Cross-Sectional Studies

Medial Temporal Regions

Our initial studies in schizophrenia and early psychosis focused on medial temporal structures, particularly the hippocampus, because various meta-analyses have consistently reported this region to be reduced in volume,¹²^–¹⁵ as well as showing neuropathological abnormalities.¹⁶ Furthermore, cognitive abilities thought to rely on the integrity of this region are also impaired.¹⁷ This evidence suggested that hippocampal abnormalities such as reduced size and impaired episodic memory were potential premorbid markers of illness. However, such predictions have not been borne out in our data. Although our early cross-sectional study reported smaller hippocampal volumes in the UHR group as a whole,¹⁸^,¹⁹ our recent, much larger study did not support this.²⁰ Furthermore, no differences were identified between those participants who later developed psychosis (UHR-P) and those who did not (UHR-NP), suggesting that smaller hippocampal volume may not be predictive of later psychosis, but instead be a result of non–illness-specific events, such as obstetric complications.²¹ These findings are supported by 2 further studies from our group. First, we found that hippocampal volumes tended to be smaller in UHR patients without a family history of schizophrenia, indicating nonspecific environmental influences on the region.²² Second, using magnetic resonance spectroscopy (MRS), we (and others) have shown that, compared with control subjects, the UHR group do not exhibit any reduction in left hippocampal N-acetylaspartate (NAA), a marker of neuronal integrity.²³^,²⁴

We have also examined hippocampal function through cognitive testing, specifically through paired-associate learning. In such tasks, 2 unrelated stimuli (eg, semantically unrelated words or an object and a location) are presented together, and the subject must remember the association.²⁵ Our published work on verbal paired-associate learning demonstrates no impairment in the UHR group,²⁶ while unpublished data from a visuospatial paired-associate task also indicate normal hippocampal function prior to transition (L. C. Simpson, unpublished Dpsych thesis).

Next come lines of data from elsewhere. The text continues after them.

$ cat src/rtl/ss_scan_pkg.sv
// Shared definitions for the seven-segment scan decoder: glyph constants,
// the capture state encoding and the segment-to-hex decode function.
package ss_scan_pkg;

  // Active-high segment patterns, bit0 = a ... bit6 = g
  localparam logic [6:0] SEG_0 = 7'h3F;
  localparam logic [6:0] SEG_1 = 7'h06;
  localparam logic [6:0] SEG_2 = 7'h5B;
  localparam logic [6:0] SEG_3 = 7'h4F;
  localparam logic [6:0] SEG_4 = 7'h66;
  localparam logic [6:0] SEG_5 = 7'h6D;
  localparam logic [6:0] SEG_6 = 7'h7D;
  localparam logic [6:0] SEG_7 = 7'h07;
  localparam logic [6:0] SEG_8 = 7'h7F;
  localparam logic [6:0] SEG_9 = 7'h6F;
  localparam logic [6:0] SEG_A = 7'h77;
  localparam logic [6:0] SEG_B = 7'h7C;
  localparam logic [6:0] SEG_C = 7'h39;
  localparam logic [6:0] SEG_D = 7'h5E;
  localparam logic [6:0] SEG_E = 7'h79;
  localparam logic [6:0] SEG_F = 7'h71;

  typedef enum logic [1:0] {
    IDLE    = 2'd0,
    SETTLE  = 2'd1,
    CAPTURE = 2'd2,
    HOLD    = 2'd3
  } state_e;

  // Returns {err, nibble}; anything that is not one of the 16 glyphs
  // (blank included) decodes to nibble 0 with err set.
  function automatic logic [4:0] seg_to_hex(input logic [6:0] seg);
    logic [4:0] res;
    case (seg)
      SEG_0:   res = 5'h00;
      SEG_1:   res = 5'h01;
      SEG_2:   res = 5'h02;
      SEG_3:   res = 5'h03;
      SEG_4:   res = 5'h04;
      SEG_5:   res = 5'h05;
      SEG_6:   res = 5'h06;
      SEG_7:   res = 5'h07;
      SEG_8:   res = 5'h08;
      SEG_9:   res = 5'h09;
      SEG_A:   res = 5'h0A;
      SEG_B:   res = 5'h0B;
      SEG_C:   res = 5'h0C;
      SEG_D:   res = 5'h0D;
      SEG_E:   res = 5'h0E;
      SEG_F:   res = 5'h0F;
      default: res = 5'h10;
    endcase
    return res;
  endfunction

endpackage

$ cat src/rtl/ss_sync2.sv
// Two-flop synchroniser for a bus of asynchronous level inputs.
module ss_sync2 #(
  parameter int unsigned WIDTH = 1
) (
  input  logic             clk,
  input  logic             rst_n,
  input  logic [WIDTH-1:0] d_i,
  output logic [WIDTH-1:0] q_o
);

  logic [WIDTH-1:0] meta_q;
  logic [WIDTH-1:0] sync_q;

  // Two back-to-back flops give metastability a full cycle to resolve
  always_ff @(posedge clk or negedge rst_n) begin
    if (!rst_n) begin
      meta_q <= '0;
      sync_q <= '0;
    end else begin
      meta_q <= d_i;
      sync_q <= meta_q;
    end
  end

  assign q_o = sync_q;

endmodule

Despite these findings, a very recent voxel-based morphometry (VBM) study does show hippocampal abnormalities in a UHR population. Borgwardt and colleagues²⁷ used VBM to compare 22 controls and 35 UHR patients (12 of whom developed psychosis over the following 2 years). Significantly reduced gray matter (GM) volume was found in a number of regions, including the left hippocampus, but there were no hippocampal differences between those who did and those who did not later develop psychosis. It should be noted, however, that these hippocampal differences were only apparent after relaxing the significance level of the analysis and that the use of VBM has been criticized because of its inadequacy in dealing with problems of brain registration.²⁸ The choice of smoothing kernel is also important, because the size of the kernel should be roughly the size of the difference one expects to see,²⁹ and varying it may give markedly differing results.³⁰

Frontal Cortex

The prefrontal cortex seems the most promising brain region in terms of prediction of later psychosis. The most consistent cognitive findings are of impairments on tasks tapping prefrontal cortical function, such as spatial working memory,³¹ antisaccade eye movements,³² olfactory identification,³³ and tasks requiring rapid processing of information such as story recall.²⁶^,³⁴ UHR-P patients show specific deficits on all these tasks when compared with those who do not become ill. This pattern of deficits may be the result of reduced GM density in prefrontal regions³⁵ (although this has not been replicated²⁷). There is also evidence for hypofunction of the prefrontal cortex, both from a large (n = 30) MRS study²³ and from a functional imaging study using a visual oddball task.³⁶ However, these 2 findings are not reported to be specific to those who make the transition to psychosis.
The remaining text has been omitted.